Data for review:
Content starts

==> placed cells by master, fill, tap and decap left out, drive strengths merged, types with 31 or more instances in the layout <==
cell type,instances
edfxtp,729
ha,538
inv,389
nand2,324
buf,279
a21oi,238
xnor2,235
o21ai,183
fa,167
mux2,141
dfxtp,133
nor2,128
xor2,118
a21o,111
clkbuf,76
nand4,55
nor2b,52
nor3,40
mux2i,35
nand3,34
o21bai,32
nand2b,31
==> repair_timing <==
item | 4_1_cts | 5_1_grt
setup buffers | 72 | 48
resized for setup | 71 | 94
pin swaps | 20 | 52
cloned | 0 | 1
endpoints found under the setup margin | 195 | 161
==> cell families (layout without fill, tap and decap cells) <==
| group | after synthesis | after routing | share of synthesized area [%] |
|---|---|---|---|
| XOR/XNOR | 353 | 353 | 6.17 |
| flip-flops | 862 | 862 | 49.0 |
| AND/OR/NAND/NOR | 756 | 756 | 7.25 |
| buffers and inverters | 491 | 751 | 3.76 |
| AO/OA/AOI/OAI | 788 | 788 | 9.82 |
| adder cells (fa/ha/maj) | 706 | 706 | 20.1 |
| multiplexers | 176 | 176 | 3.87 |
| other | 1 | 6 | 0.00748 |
This design comes from an exercise in tuning for small area and a short achievable clock period on the open sky130 flow, not from production work. Function was checked by simulation only, so behaviour that the tests miss may differ from the original. Power figures rest on the tool's default switching activity, not on a simulated workload.

===== flow/config.mk =====
export PLATFORM = sky130hd
export DESIGN_NAME = rv_dmem
export DESIGN_NICKNAME = rv_dmem
export VERILOG_FILES = /design/flow/design.v
export SDC_FILE = /design/flow/constraint.sdc
export NUM_CORES = 4
export LEC_CHECK = 0
export CAP_MARGIN = 20
export CORE_MARGIN = 2
export CORE_UTILIZATION = 40
export SLEW_MARGIN = 20

===== flow/design.v =====
`default_nettype none
module rv_dmem #(
    parameter int MEM_DEPTH = 64
) (
    input  logic        clk_in,
    input  logic        rst_in,
    input  logic [31:0] dm_addr,
    input  logic [31:0] dm_data_out,
    input  logic [3:0]  dm_wr_mask,
    input  logic        dm_wr_req,
    output logic [31:0] dm_data_in,
    output logic        dm_ready,
    output logic        err_mask,
    output logic        err_range
);
    localparam int c_AW = $clog2(MEM_DEPTH);
    localparam logic       c_ST_CLEAR = 1'b0;
    localparam logic       c_ST_RUN   = 1'b1;
    localparam logic [c_AW-1:0] c_LAST_IDX = c_AW'(MEM_DEPTH - 1);
    logic              r_state;
    logic [c_AW-1:0]   r_clr_idx;
    logic [31:0]       r_mem [MEM_DEPTH];
    logic [c_AW-1:0]   w_idx;
    logic              w_in_range;
    logic              w_mask_legal;
    logic              w_mask_zero;
    logic [31:0]       w_merged;
    logic              w_unused;
    assign w_idx       = dm_addr[c_AW+1:2];
    assign w_mask_zero = (dm_wr_mask == 4'b0000);
    assign w_unused    = ^dm_addr[1:0];
    generate
        if (c_AW + 2 < 32) begin : g_range_chk
            assign w_in_range = (dm_addr[31:c_AW+2] == '0);
        end else begin : g_range_full
            assign w_in_range = 1'b1;
        end
    endgenerate
    always_comb begin
        w_mask_legal = 1'b0;
        case (dm_wr_mask)
            4'b0001, 4'b0010, 4'b0100, 4'b1000,
            4'b0011, 4'b1100, 4'b1111: w_mask_legal = 1'b1;
            default:                   w_mask_legal = 1'b0;
        endcase
    end
    generate
        for (genvar gi = 0; gi < 4; gi++) begin : g_lane
            assign w_merged[8*gi +: 8] = dm_wr_mask[gi] ? dm_data_out[8*gi +: 8]
                                                        : r_mem[w_idx][8*gi +: 8];
        end
    endgenerate
    always_ff @(posedge clk_in) begin
        if (rst_in) begin
            r_state    <= c_ST_CLEAR;
            r_clr_idx  <= '0;
            dm_data_in <= '0;
            dm_ready   <= 1'b0;
            err_mask   <= 1'b0;
            err_range  <= 1'b0;
        end else begin
            case (r_state)
                c_ST_CLEAR: begin
                    r_mem[r_clr_idx] <= '0;
                    r_clr_idx        <= r_clr_idx + 1'b1;
                    dm_data_in       <= '0;
                    if (r_clr_idx == c_LAST_IDX) begin
                        r_state  <= c_ST_RUN;
                        dm_ready <= 1'b1;
                    end
                end
                default: begin
                    if (!w_in_range) begin
                        err_range <= 1'b1;
                    end
                    if (dm_wr_req) begin
                        dm_data_in <= '0;
                        if (!w_mask_legal && !w_mask_zero) begin
                            err_mask <= 1'b1;
                        end
                        if (w_in_range && w_mask_legal) begin
                            r_mem[w_idx] <= w_merged;
                        end
                    end else begin
                        dm_data_in <= w_in_range ? r_mem[w_idx] : 32'd0;
                    end
                end
            endcase
        end
    end
endmodule
`default_nettype wire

Content ends

Instructions for the task:
Only one stretch of the data above is needed. Restate it word for word, from the line containing "cell type,instances" through the line containing "862 | 49.0 |", both ends included.

Response area:
cell type,instances
edfxtp,729
ha,538
inv,389
nand2,324
buf,279
a21oi,238
xnor2,235
o21ai,183
fa,167
mux2,141
dfxtp,133
nor2,128
xor2,118
a21o,111
clkbuf,76
nand4,55
nor2b,52
nor3,40
mux2i,35
nand3,34
o21bai,32
nand2b,31
==> repair_timing <==
item | 4_1_cts | 5_1_grt
setup buffers | 72 | 48
resized for setup | 71 | 94
pin swaps | 20 | 52
cloned | 0 | 1
endpoints found under the setup margin | 195 | 161
==> cell families (layout without fill, tap and decap cells) <==
| group | after synthesis | after routing | share of synthesized area [%] |
|---|---|---|---|
| XOR/XNOR | 353 | 353 | 6.17 |
| flip-flops | 862 | 862 | 49.0 |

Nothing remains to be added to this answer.